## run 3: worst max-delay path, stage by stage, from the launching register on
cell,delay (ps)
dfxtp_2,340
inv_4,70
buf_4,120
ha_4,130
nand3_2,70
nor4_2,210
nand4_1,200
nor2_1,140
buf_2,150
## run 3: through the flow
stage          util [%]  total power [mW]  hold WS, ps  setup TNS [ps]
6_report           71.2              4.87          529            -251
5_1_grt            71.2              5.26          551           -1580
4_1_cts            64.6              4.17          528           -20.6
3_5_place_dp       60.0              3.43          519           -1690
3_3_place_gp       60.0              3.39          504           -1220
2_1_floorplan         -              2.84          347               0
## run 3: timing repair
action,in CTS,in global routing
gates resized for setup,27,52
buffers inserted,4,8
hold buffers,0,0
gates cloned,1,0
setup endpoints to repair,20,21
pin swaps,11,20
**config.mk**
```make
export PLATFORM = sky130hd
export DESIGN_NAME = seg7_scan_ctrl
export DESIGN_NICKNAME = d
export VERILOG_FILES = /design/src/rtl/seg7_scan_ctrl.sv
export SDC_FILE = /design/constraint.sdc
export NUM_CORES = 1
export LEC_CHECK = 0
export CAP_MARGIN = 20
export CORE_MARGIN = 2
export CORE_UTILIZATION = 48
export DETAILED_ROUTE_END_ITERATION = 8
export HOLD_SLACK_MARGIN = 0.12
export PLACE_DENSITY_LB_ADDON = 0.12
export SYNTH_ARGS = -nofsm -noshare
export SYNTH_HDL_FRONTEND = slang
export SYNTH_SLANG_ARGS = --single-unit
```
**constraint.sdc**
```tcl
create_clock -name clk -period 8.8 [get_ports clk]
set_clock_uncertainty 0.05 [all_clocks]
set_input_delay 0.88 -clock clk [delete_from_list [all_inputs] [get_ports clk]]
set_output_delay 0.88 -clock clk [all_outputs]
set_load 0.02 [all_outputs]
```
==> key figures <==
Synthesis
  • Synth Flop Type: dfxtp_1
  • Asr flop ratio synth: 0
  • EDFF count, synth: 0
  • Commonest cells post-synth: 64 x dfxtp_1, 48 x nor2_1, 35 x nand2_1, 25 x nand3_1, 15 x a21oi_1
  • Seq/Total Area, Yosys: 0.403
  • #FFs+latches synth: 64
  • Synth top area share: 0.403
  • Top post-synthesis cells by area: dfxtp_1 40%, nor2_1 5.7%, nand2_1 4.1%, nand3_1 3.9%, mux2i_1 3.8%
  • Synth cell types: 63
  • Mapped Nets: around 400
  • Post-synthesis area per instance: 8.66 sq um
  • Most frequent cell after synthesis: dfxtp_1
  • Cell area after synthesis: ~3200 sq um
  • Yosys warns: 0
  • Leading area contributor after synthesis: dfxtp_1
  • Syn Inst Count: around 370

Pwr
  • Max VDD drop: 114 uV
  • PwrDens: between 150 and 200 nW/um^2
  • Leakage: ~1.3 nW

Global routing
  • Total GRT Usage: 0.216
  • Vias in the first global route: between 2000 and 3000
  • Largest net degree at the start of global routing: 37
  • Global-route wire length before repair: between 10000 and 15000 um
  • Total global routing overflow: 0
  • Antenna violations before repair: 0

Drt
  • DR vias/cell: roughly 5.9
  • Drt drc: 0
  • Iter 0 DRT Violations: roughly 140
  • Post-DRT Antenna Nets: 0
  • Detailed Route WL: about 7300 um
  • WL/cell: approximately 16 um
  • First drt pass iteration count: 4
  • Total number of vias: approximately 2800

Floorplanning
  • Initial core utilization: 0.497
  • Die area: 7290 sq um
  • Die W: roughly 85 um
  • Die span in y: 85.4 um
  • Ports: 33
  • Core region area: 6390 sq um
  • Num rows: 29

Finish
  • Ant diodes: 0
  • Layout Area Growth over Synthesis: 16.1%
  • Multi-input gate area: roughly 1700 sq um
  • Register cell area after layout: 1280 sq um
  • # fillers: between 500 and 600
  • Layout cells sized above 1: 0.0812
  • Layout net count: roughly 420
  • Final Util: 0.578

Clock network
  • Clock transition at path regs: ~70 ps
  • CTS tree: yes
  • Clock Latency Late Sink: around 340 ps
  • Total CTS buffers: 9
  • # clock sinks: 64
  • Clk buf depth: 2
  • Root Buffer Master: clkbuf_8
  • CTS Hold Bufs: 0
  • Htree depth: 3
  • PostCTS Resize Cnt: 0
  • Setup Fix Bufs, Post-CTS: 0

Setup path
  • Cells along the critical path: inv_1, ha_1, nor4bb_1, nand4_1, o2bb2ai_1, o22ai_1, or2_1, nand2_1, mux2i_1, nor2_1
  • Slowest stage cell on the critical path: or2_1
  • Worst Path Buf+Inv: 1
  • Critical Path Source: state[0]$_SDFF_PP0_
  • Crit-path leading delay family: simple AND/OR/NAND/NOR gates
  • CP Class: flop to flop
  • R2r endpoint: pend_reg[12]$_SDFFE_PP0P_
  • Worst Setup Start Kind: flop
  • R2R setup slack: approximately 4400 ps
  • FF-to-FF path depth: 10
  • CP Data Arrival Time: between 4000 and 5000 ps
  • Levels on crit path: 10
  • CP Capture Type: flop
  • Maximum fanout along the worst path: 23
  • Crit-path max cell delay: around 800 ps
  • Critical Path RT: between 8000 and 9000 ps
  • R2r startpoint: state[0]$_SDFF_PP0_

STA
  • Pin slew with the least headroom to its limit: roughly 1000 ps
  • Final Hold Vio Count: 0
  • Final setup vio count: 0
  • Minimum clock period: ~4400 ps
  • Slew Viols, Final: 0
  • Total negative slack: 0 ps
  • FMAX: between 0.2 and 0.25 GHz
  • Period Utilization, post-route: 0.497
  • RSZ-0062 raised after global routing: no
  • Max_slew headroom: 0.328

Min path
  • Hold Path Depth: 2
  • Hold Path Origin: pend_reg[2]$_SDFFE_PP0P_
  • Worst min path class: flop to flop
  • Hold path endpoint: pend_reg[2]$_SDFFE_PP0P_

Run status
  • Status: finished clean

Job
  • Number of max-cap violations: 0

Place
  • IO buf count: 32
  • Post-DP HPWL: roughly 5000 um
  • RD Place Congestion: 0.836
==> src/rtl/tx_shift_loader_if.sv <==
// ---------------------------------------------------------------------------
// tx_shift_loader_if
//
// Bundles the host write/commit port, the consumer strobe port and the
// status/sample outputs of tx_shift_loader.
//
//   wr_en, wr_addr, wr_data : staging-bank write port (host -> block)
//   commit                  : one-cycle pulse marking staging as a full frame
//   txstrobe                : consumer takes tx_sample this cycle
//   clear_flags             : clears underrun / overflow
//   tx_sample               : current head sample, 0 when idle
//   tx_valid                : a frame is being shifted out
//   pending                 : committed frame waiting, staging locked
//   underrun, overflow      : sticky error flags
//
// Modports: master = host/consumer side, slave = tx_shift_loader.
// ---------------------------------------------------------------------------
interface tx_shift_loader_if #(
    parameter int WIDTH  = 16,
    parameter int ADDR_W = 3
);
    logic              wr_en;
    logic [ADDR_W-1:0] wr_addr;
    logic [WIDTH-1:0]  wr_data;
    logic              commit;
    logic              txstrobe;
    logic              clear_flags;
    logic [WIDTH-1:0]  tx_sample;
    logic              tx_valid;
    logic              pending;
    logic              underrun;
    logic              overflow;

    modport master (
        output wr_en, wr_addr, wr_data, commit, txstrobe, clear_flags,
        input  tx_sample, tx_valid, pending, underrun, overflow
    );

    modport slave (
        input  wr_en, wr_addr, wr_data, commit, txstrobe, clear_flags,
        output tx_sample, tx_valid, pending, underrun, overflow
    );
endinterface
--- config.mk ---
export PLATFORM = sky130hd
export DESIGN_NAME = demux1x4_router
export DESIGN_NICKNAME = d
export VERILOG_FILES = /design/src/rtl/demux1x4_router.sv
export SDC_FILE = /design/constraint.sdc
export NUM_CORES = 1
export LEC_CHECK = 0
export BUFFER_PORTS_ARGS = -buffer_cell sky130_fd_sc_hd__buf_2
export CAP_MARGIN = 25
export CORE_MARGIN = 5
export CORE_UTILIZATION = 40
export DETAILED_ROUTE_END_ITERATION = 8
export HOLD_SLACK_MARGIN = 0.02
export PLACE_DENSITY_LB_ADDON = 0.3
export RECOVER_POWER = 25
export REMOVE_ABC_BUFFERS = 1
export SYNTH_ARGS = -nofsm -noshare
export SYNTH_HDL_FRONTEND = slang
export SYNTH_SLANG_ARGS = --single-unit
export TNS_END_PERCENT = 1
--- constraint.sdc ---
create_clock -name clk -period 1.2 [get_ports clk]
set_input_delay 0.06 -clock clk [delete_from_list [all_inputs] [get_ports clk]]
set_output_delay 0.06 -clock clk [all_outputs]
set_load 0.05 [all_outputs]
===== config.mk =====
export PLATFORM = sky130hd
export DESIGN_NAME = dcsk_tx_core
export DESIGN_NICKNAME = d
export VERILOG_FILES = /design/src/rtl/dcsk_pkg.sv /design/src/rtl/chaos_gen.sv /design/src/rtl/dcsk_tx_core.sv
export SDC_FILE = /design/constraint.sdc
export NUM_CORES = 1
export LEC_CHECK = 0
export CORE_MARGIN = 4
export CORE_UTILIZATION = 52
export DETAILED_ROUTE_END_ITERATION = 16
export GPL_ROUTABILITY_DRIVEN = 0
export PLACE_DENSITY = 0.75
export RECOVER_POWER = 50
export SYNTH_ARGS = -nofsm -noshare
export SYNTH_HDL_FRONTEND = slang
export SYNTH_SLANG_ARGS = --single-unit

===== constraint.sdc =====
create_clock -name i_clk -period 2.5 [get_ports i_clk]
set_input_delay 0.75 -clock i_clk [delete_from_list [all_inputs] [get_ports i_clk]]
set_output_delay 0.75 -clock i_clk [all_outputs]
set_load 0.01 [all_outputs]

===== src/rtl/dcsk_pkg.sv =====
// dcsk_pkg: shared types and helpers for the DCSK transmitter.
//   dcsk_state_e : transmitter FSM states
//   sf_code_t    : 2-bit spreading-factor code
//   sf_len()     : chips per segment for a given code
package dcsk_pkg;

    typedef enum logic [1:0] {
        ST_IDLE = 2'd0,
        ST_REF  = 2'd1,
        ST_DATA = 2'd2,
        ST_DONE = 2'd3
    } dcsk_state_e;

    typedef logic [1:0] sf_code_t;

    function automatic int unsigned sf_len(input int unsigned sf_min, input sf_code_t code);
        return sf_min << code;
    endfunction

endpackage


===== src/rtl/chaos_gen.sv =====
// chaos_gen: Galois LFSR used as the chaotic reference source.
//   i_clk, i_arst_n : clock, async active-low reset (state -> SEED_DEFAULT)
//   i_load          : load i_seed (a zero seed is replaced by 1)
//   i_advance       : step the generator once
//   i_seed          : seed value
//   o_chip          : current chip, state bit 0
module chaos_gen #(
    parameter int unsigned          CHAOS_W      = 8,
    parameter logic [CHAOS_W-1:0]   TAPS         = CHAOS_W'(8'hB8),
    parameter logic [CHAOS_W-1:0]   SEED_DEFAULT = CHAOS_W'(1)
) (
    input  logic               i_clk,
    input  logic               i_arst_n,
    input  logic               i_load,
    input  logic               i_advance,
    input  logic [CHAOS_W-1:0] i_seed,
    output logic               o_chip
);

    logic [CHAOS_W-1:0] state_q, state_d;

    always_comb begin
        state_d = state_q;
        if (i_load) begin
            // the all-zero state is a fixed point of the LFSR
            state_d = (i_seed == '0) ? CHAOS_W'(1) : i_seed;
        end else if (i_advance) begin
            state_d = (state_q >> 1) ^ (state_q[0] ? TAPS : '0);
        end
    end

    always_ff @(posedge i_clk or negedge i_arst_n) begin
        if (!i_arst_n) state_q <= SEED_DEFAULT;
        else           state_q <= state_d;
    end

    assign o_chip = state_q[0];

endmodule


===== src/rtl/dcsk_tx_core.sv =====
// dcsk_tx_core: differential chaos-shift-keying transmitter.
// Each message bit is sent as a reference segment of SF chaos chips followed
// by a data segment that repeats (bit 1) or inverts (bit 0) that reference.
//   i_clk, i_arst_n : clock, async active-low reset
//   i_msg, i_send   : frame payload and request (accepted only when o_ready)
//   i_seed, i_load_seed : generator seed load (IDLE only)
//   i_sf            : spreading-factor code, SF = SF_MIN << i_sf
//   o_tx, o_tx_valid: chip output (1 = +1, 0 = -1) and qualifier
//   o_ready, o_done : idle indicator, one-cycle end-of-frame pulse
//
// state   | meaning
// IDLE    | waiting for i_send, seed loads allowed
// REF     | emitting chaos reference chips, filling ref buffer
// DATA    | emitting buffered chips modulated by current bit
// DONE    | single end-of-frame cycle
module dcsk_tx_core
    import dcsk_pkg::*;
#(
    parameter int unsigned          MSG_W        = 32,
    parameter int unsigned          CHAOS_W      = 8,
    parameter logic [CHAOS_W-1:0]   TAPS         = CHAOS_W'(8'hB8),
    parameter logic [CHAOS_W-1:0]   SEED_DEFAULT = CHAOS_W'(1),
    parameter int unsigned          SF_MIN       = 8,
    parameter bit                   MSB_FIRST    = 1'b1
) (
    input  logic               i_clk,
    input  logic               i_arst_n,
    input  logic [MSG_W-1:0]   i_msg,
    input  logic               i_send,
    input  logic [CHAOS_W-1:0] i_seed,
    input  logic               i_load_seed,
    input  logic [1:0]         i_sf,
    output logic               o_tx,
    output logic               o_tx_valid,
    output logic               o_ready,
    output logic               o_done
);

    localparam int unsigned SF_MAX = 8 * SF_MIN;
    localparam int unsigned CW     = $clog2(SF_MAX);
    localparam int unsigned BW     = (MSG_W > 1) ? $clog2(MSG_W) : 1;

    dcsk_state_e      state_q, state_d;
    logic [MSG_W-1:0] msg_q, msg_d;
    logic [CW-1:0]    sf_last_q, sf_last_d;
    logic [CW-1:0]    chip_q, chip_d;
    logic [BW-1:0]    bit_q, bit_d;
    logic             ref_buf_q [SF_MAX];

    logic             gen_load, gen_adv, gen_chip;
    logic [BW-1:0]    bit_sel;
    logic             msg_bit;
    logic             seg_end;

    chaos_gen #(
        .CHAOS_W      (CHAOS_W),
        .TAPS         (TAPS),
        .SEED_DEFAULT (SEED_DEFAULT)
    ) u_chaos_gen (
        .i_clk     (i_clk),
        .i_arst_n  (i_arst_n),
        .i_load    (gen_load),
        .i_advance (gen_adv),
        .i_seed    (i_seed),
        .o_chip    (gen_chip)
    );

    // bit_q always counts up; the order flip happens only at the select
    assign bit_sel = MSB_FIRST ? (BW'(MSG_W - 1) - bit_q) : bit_q;
    assign msg_bit = msg_q[bit_sel];
    assign seg_end = (chip_q == sf_last_q);

    always_comb begin
        state_d    = state_q;
        msg_d      = msg_q;
        sf_last_d  = sf_last_q;
        chip_d     = chip_q;
        bit_d      = bit_q;
        gen_load   = 1'b0;
        gen_adv    = 1'b0;
        o_tx       = 1'b0;
        o_tx_valid = 1'b0;
        o_ready    = 1'b0;
        o_done     = 1'b0;
        unique case (state_q)
            ST_IDLE: begin
                o_ready  = 1'b1;
                gen_load = i_load_seed;
                if (i_send) begin
                    msg_d     = i_msg;
                    sf_last_d = CW'(sf_len(SF_MIN, i_sf) - 1);
                    chip_d    = '0;
                    bit_d     = '0;
                    state_d   = ST_REF;
                end
            end
            ST_REF: begin
                o_tx       = gen_chip;
                o_tx_valid = 1'b1;
                gen_adv    = 1'b1;
                if (seg_end) begin
                    chip_d  = '0;
                    state_d = ST_DATA;
                end else begin
                    chip_d = chip_q + 1'b1;
                end
            end
            ST_DATA: begin
                o_tx       = ref_buf_q[chip_q] ~^ msg_bit;
                o_tx_valid = 1'b1;
                if (seg_end) begin
                    chip_d = '0;
                    if (bit_q == BW'(MSG_W - 1)) begin
                        state_d = ST_DONE;
                    end else begin
                        bit_d   = bit_q + 1'b1;
                        state_d = ST_REF;
                    end
                end else begin
                    chip_d = chip_q + 1'b1;
                end
            end
            ST_DONE: begin
                o_done  = 1'b1;
                state_d = ST_IDLE;
            end
            default: state_d = ST_IDLE;
        endcase
    end

    always_ff @(posedge i_clk or negedge i_arst_n) begin
        if (!i_arst_n) begin
            state_q   <= ST_IDLE;
            msg_q     <= '0;
            sf_last_q <= '0;
            chip_q    <= '0;
            bit_q     <= '0;
        end else begin
            state_q   <= state_d;
            msg_q     <= msg_d;
            sf_last_q <= sf_last_d;
            chip_q    <= chip_d;
            bit_q     <= bit_d;
        end
    end

    // reference buffer needs no reset: every entry is written before it is read
    always_ff @(posedge i_clk) begin
        if (state_q == ST_REF) ref_buf_q[chip_q] <= gen_chip;
    end

endmodule


**Word level (Yosys, flattened, before mapping)**

Memories as Yosys holds them, arrays and structs flattened.
Index checks and enable logic that the tools add are counted.

- Output and inout bits: 4
- Word-level logic and storage cells: 59
- Bits in writable memories: 64
- Memories: 1
- Input bits: 46
- Register bits after elaboration: 59

Memory list:

| memory | depth | bits a word | rd ports | clocked after Yosys merged registers in | write ports | RTL line | RTL |
|---|---|---|---|---|---|---|---|
| ref_buf_q | 64 | 1 | 1 | 0 | 1 | dcsk_tx_core.sv:48 | `logic ref_buf_q [SF_MAX];` |

- Add/subtract/negate cells: 4
- Shift operators: 1
- Bitwise operators: 2
- Reduce and logical (&&, ||, !) cells: 10
- Magnitude comparators: 1
- Equality and inequality tests: 9
- Muxes and demuxes: 25

Operator list:

| cell | number |
|---|---|
| $mux W8 | 4 |
| $mux W5 | 3 |
| $mux W6 | 2 |
| $pmux W6 S2 | 1 |
| $pmux W5 S2 | 1 |
| $logic_not A8 Y1 | 1 |
| $mux W2 | 4 |
| $ne A2 B2 Y1 const B | 4 |
| $pmux W2 S4 | 1 |
| $xor A7 B8 Y8 | 1 |
| $mux W1 | 7 |
| $add A6 B1 Y6 const B | 1 |
| $eq A6 B6 Y1 | 1 |
| $lt A5 B6 Y1 const B | 1 |
| $reduce_bool A2 Y1 | 3 |
| $shl A4 B2 Y6 const A | 1 |
| $sub A6 B1 Y6 const B | 1 |
| $add A5 B1 Y5 const B | 1 |
| $bmux W1 S5 | 1 |
| $eq A5 B5 Y1 const B | 1 |
| $sub A5 B5 Y5 const A | 1 |
| $eq A2 B2 Y1 const B | 2 |
| $reduce_and A2 Y1 | 2 |
| $reduce_and A4 Y1 | 1 |
| other kinds (6) | 6 |

**Depth between registers and ports, before layout**

Gate-level depths: netlist (run 1).

- Word-level depth: 5
- Gate-level depth with buffers: 10

**Modules after synthesis**

Synthesis (run 1) repeated with hierarchy kept, for this count alone.

- Cell total of the unflattened synthesis: 464
- Area, all modules: 5735.5 µm²

Modules (own cells, without submodules):

| module | instances | area an instance (µm²) | cells an instance |
|---|---|---|---|
| dcsk_tx_core | 1 | 5328.9 | 424 |
| chaos_gen | 1 | 406.6 | 40 |

**Worst setup path before layout (run 1)**

No wires, ideal clock.

- Path kind: reg-to-output
- From: reg bit_q[0]
- To: out o_tx
- Data required time: 1.750 ns
- Cell stages (with the launch flop): 7
- Path slack: -0.224 ns
- Buffers on the path: 1
- Arrival: 1.974 ns
- Cells stage by stage: dfrtp_1 > buf_4 > mux4_2 > mux4_2 > mux2i_1 > nand3_1 > o211ai_2

- Cells in the longest elaborated chain, start to end: 5

RTL lines:

| item | RTL line | RTL |
|---|---|---|
| start, declared | dcsk_tx_core.sv:47 | `logic [BW-1:0] bit_q, bit_d;` |
| start signal, assigned | dcsk_tx_core.sv:143 | `bit_q <= bit_d;` |
| $sub A5 B5 Y5 | dcsk_tx_core.sv:69 | `assign bit_sel = MSB_FIRST ? (BW'(MSG_W - 1) - bit_q) : bit_q;` |
| $bmux W1 S5 | dcsk_tx_core.sv:70 | `assign msg_bit = msg_q[bit_sel];` |
| $mux W1 (not written as such) | dcsk_tx_core.sv:70 |  |
| $xnor A1 B1 Y1 | dcsk_tx_core.sv:109 | `o_tx = ref_buf_q[chip_q] ~^ msg_bit;` |
| $pmux W1 S2 | dcsk_tx_core.sv:85 | `unique case (state_q)` |
| end, declared | dcsk_tx_core.sv:33 | `output logic o_tx,` |

Every way passes these cells. The select of a mux whose other input is x is not followed.

**Final worst setup path (run 1)**

Same ends and word-level chain as after synthesis.

==> metrics, run 1 <==
initial antenna violation count 0; Worst Path Arrival 2.70 ns; Max VDD drop 0.761 mV; die height 114 um; starting DRC count in detailed routing 382; Slew Limit Fails 0; design area 7290 um^2; core area 10900 um^2; clk buf depth 2; min Tclk post-route 3.45 ns; vias in the first global route 4334; Static Leak 2.78 nW; slowest cell delay on critical path 0.51 ns; crit-path leading delay family multiplexers; Min Hold Slack 0.509 ns; Die ar. 12900 um^2; Async S/R FF share, synth 47.1%; WL per Instance 17.9 um; ant diodes 0; total wire length 12.7 mm; Avg Cell Area, Syn 12.2 um^2; Hold Path Class reg2reg; Crit. End Element primary output; Syn. warnings 0; clk slew on worst S/H paths 0.06 ns; clock share of power 24.8%; Root Buffer clkbuf_8; initial core utilization 53.4%; vias 4075; R2R Path Start chip_q[2]; Least-Margin Pin Slew 1.40 ns; Seq/Total Area, Yosys 57.6%; Final Skew 0.0112 ns; Post-synth top flop edfxtp_1; synth-to-layout area growth 25.3%; Clock Latency Late Sink 0.52 ns; Slew HR 6.37%; Max Clock Freq 290 MHz; Inst Count DP 679; Netlist cell types 47; post-CTS setup buffers 0; CTS Buf Count 17; CP most frequent cell mux4_2; layout cell share with drive strength beyond 1 25.0%; Buffers on Ports 49; CP Class reg2out; # nets final 611; H-tree Lvls 4; PwrDens 1200 nW/um^2; HP Start msg_q[9]; Net Sw Power 3.09 mW; Tcrit/Tclk final 138%; cell count after synthesis 477; area leader, netlist edfxtp_1; Critical Path Slowest Stage Cell mux4_2; Sink Count 121; fill cell count 802; # Max-Cap Violations 0; RSZ-0062 raised after global routing true; crit-path cells buf_12 > mux4_2 > mux4_2 > mux2i_2 > nand3_1 > o211ai_2 > buf_2; I/O Pins 50; gr ovfl total 0; Finished Layout Cells 711; Via density 5.73; top cells by area, synth edfxtp_1 (33%), dfrtp_1 (24%), mux2_2 (7.0%), mux4_2 (5.8%), mux2i_1 (5.0%); worst-path fanout max 6; Post-Synthesis Net Count 530; share of the synthesized area in the top cell type 33.0%; failing checks negative setup slack; # rows 38; startpoint types flop; Fin. Hold Viols 0; CTS tree built; Post-synth EDFFs 64; # setup viols final 1; setup ws final -0.946 ns; Remaining DRCs 0; outcome finished, violations left; largest net degree at the start of global routing 70; Flop pwr share 35.4%; Mapped Area 5820 um^2; GRT Overall Usage 20.9%; placed cell area 6750 um^2; WP buf/inv 2; flops & latches, synth 121; CP Launch Point bit_q[0]; ANT nets after route 0; Die Width 114 um; Pint 5.67 mW; post-DP HPWL 8.70 mm; Hold Buf Count CTS 0; Critical Path RT 1.75 ns; switching share of power 35.2%; top-count cell post-synth nor2_1; TritonRoute pass-1 iters 5; most instantiated cells after synthesis nor2_1 (77), edfxtp_1 (64), dfrtp_1 (56), nand2_1 (37), mux2_2 (36); combinational share of power 39.8%; global-route wire length before repair 21.2 mm
## cell type report
class                           count  area (um^2)  area share (%)
Sequential cell                   121         3350            46.0
Multi-Input combinational cell    320         2330            31.9
Clock inverter                     15          121            1.67
Timing Repair Buffer               94          883            12.1
Clock buffer                       17          414            5.68
Inverter                            4         15.0           0.206
Tap cell                          140          175            2.40
## power by group through the flow
stage | registers [mW] | logic (mW) | clock network (mW)
global placement | 3.09 | 3.31 | 0
floorplan | 3.01 | 2.31 | 0
global route | 3.14 | 3.81 | 2.29
CTS | 3.09 | 3.47 | 2.20
detailed placement | 3.12 | 3.44 | 0
finish | 3.10 | 3.49 | 2.17
## registers in the layout, indices dropped and copies added, names as in the netlist
signal               cells
ref_buf_q               64
msg_q                   32
u_chaos_gen.state_q      8
chip_q                   6
bit_q                    5
sf_last_q                4
state_q                  2
## timing repair
action | 4_1_cts | 5_1_grt
setup endpoints to repair | 2 | 4
resized for setup | 7 | 5
pin swaps | 1 | 0
## kinds of logic (layout without fill, tap and decap cells)
logic type	Yosys count	count (layout)	synth area share (%)
simple gates	161	161	12.5
flops	121	121	57.6
mux	80	80	17.8
compound gates	66	66	7.01
buf+inv	36	130	2.73
fa+ha+maj	7	7	1.51
xor+xnor	6	6	0.903
## layer usage
layer / GRT usage [%] / routed length [um]
met5: 0 / 0
met4: 7.93 / 267
met3: 3.98 / 643
met2: 35.9 / 6630
met1: 26.4 / 5170
## layout by cell type, fill, tap and decap left out, drive strengths merged, types with 6 or more instances in the layout
cell type and instances:
nor2 78, edfxtp 64, dfrtp 56, buf 45
clkdlybuf4s50 43, nand2 37, mux2 36, mux2i 29
o21ai 27, clkbuf 19, mux4 15, a21oi 13
nand3 10, clkinv 9, inv 8, ha 7
nor3 6, xnor2 6
## metrics by stage
step                worst slack, ns  setup TNS [ns]  total power [mW]  util (%)
finish                       -0.946          -0.946              8.76      66.9
global route                  -1.04           -1.04              9.25      66.9
detailed placement           -0.854          -0.854              6.56      62.0
floorplan                    -0.195          -0.195              5.32         -
global placement             -0.827          -0.827              6.40      62.0
CTS                          -0.976          -0.976              8.75      66.9
## final timing paths
check | to | slack, ns | cells after the start
max in group asynchronous | chip_q[0] | 0.93 | 2
max reg2reg | chip_q[2] | 0.20 | 8
max | o_tx | -0.95 | 7
min reg2reg | msg_q[9] | 0.51 | 1
min | msg_q[9] | 0.51 | 1
min in group asynchronous | u_chaos_gen.state_q[2] | 0.63 | 2
No activity file was read; power rests on OpenSTA's default activity.
==> inputs of run 2 (changes only) <==
--- a/config.mk
+++ b/config.mk
@@ -11,6 +11,7 @@
 export GPL_ROUTABILITY_DRIVEN = 0
 export PLACE_DENSITY = 0.75
 export RECOVER_POWER = 50
+export SLEW_MARGIN = 5
 export SYNTH_ARGS = -nofsm -noshare
 export SYNTH_HDL_FRONTEND = slang
 export SYNTH_SLANG_ARGS = --single-unit
==> results of run 2 <==
Same layout as run 1: the final DEF is identical, and so are final timing and power.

TASK TO CARRY OUT - Copy every line of the data that carries the word "roughly".

RESPONSE TO THE TASK -
  • DR vias/cell: roughly 5.9
  • Iter 0 DRT Violations: roughly 140
  • Die W: roughly 85 um
  • Multi-input gate area: roughly 1700 sq um
  • Layout net count: roughly 420
  • Pin slew with the least headroom to its limit: roughly 1000 ps
  • Post-DP HPWL: roughly 5000 um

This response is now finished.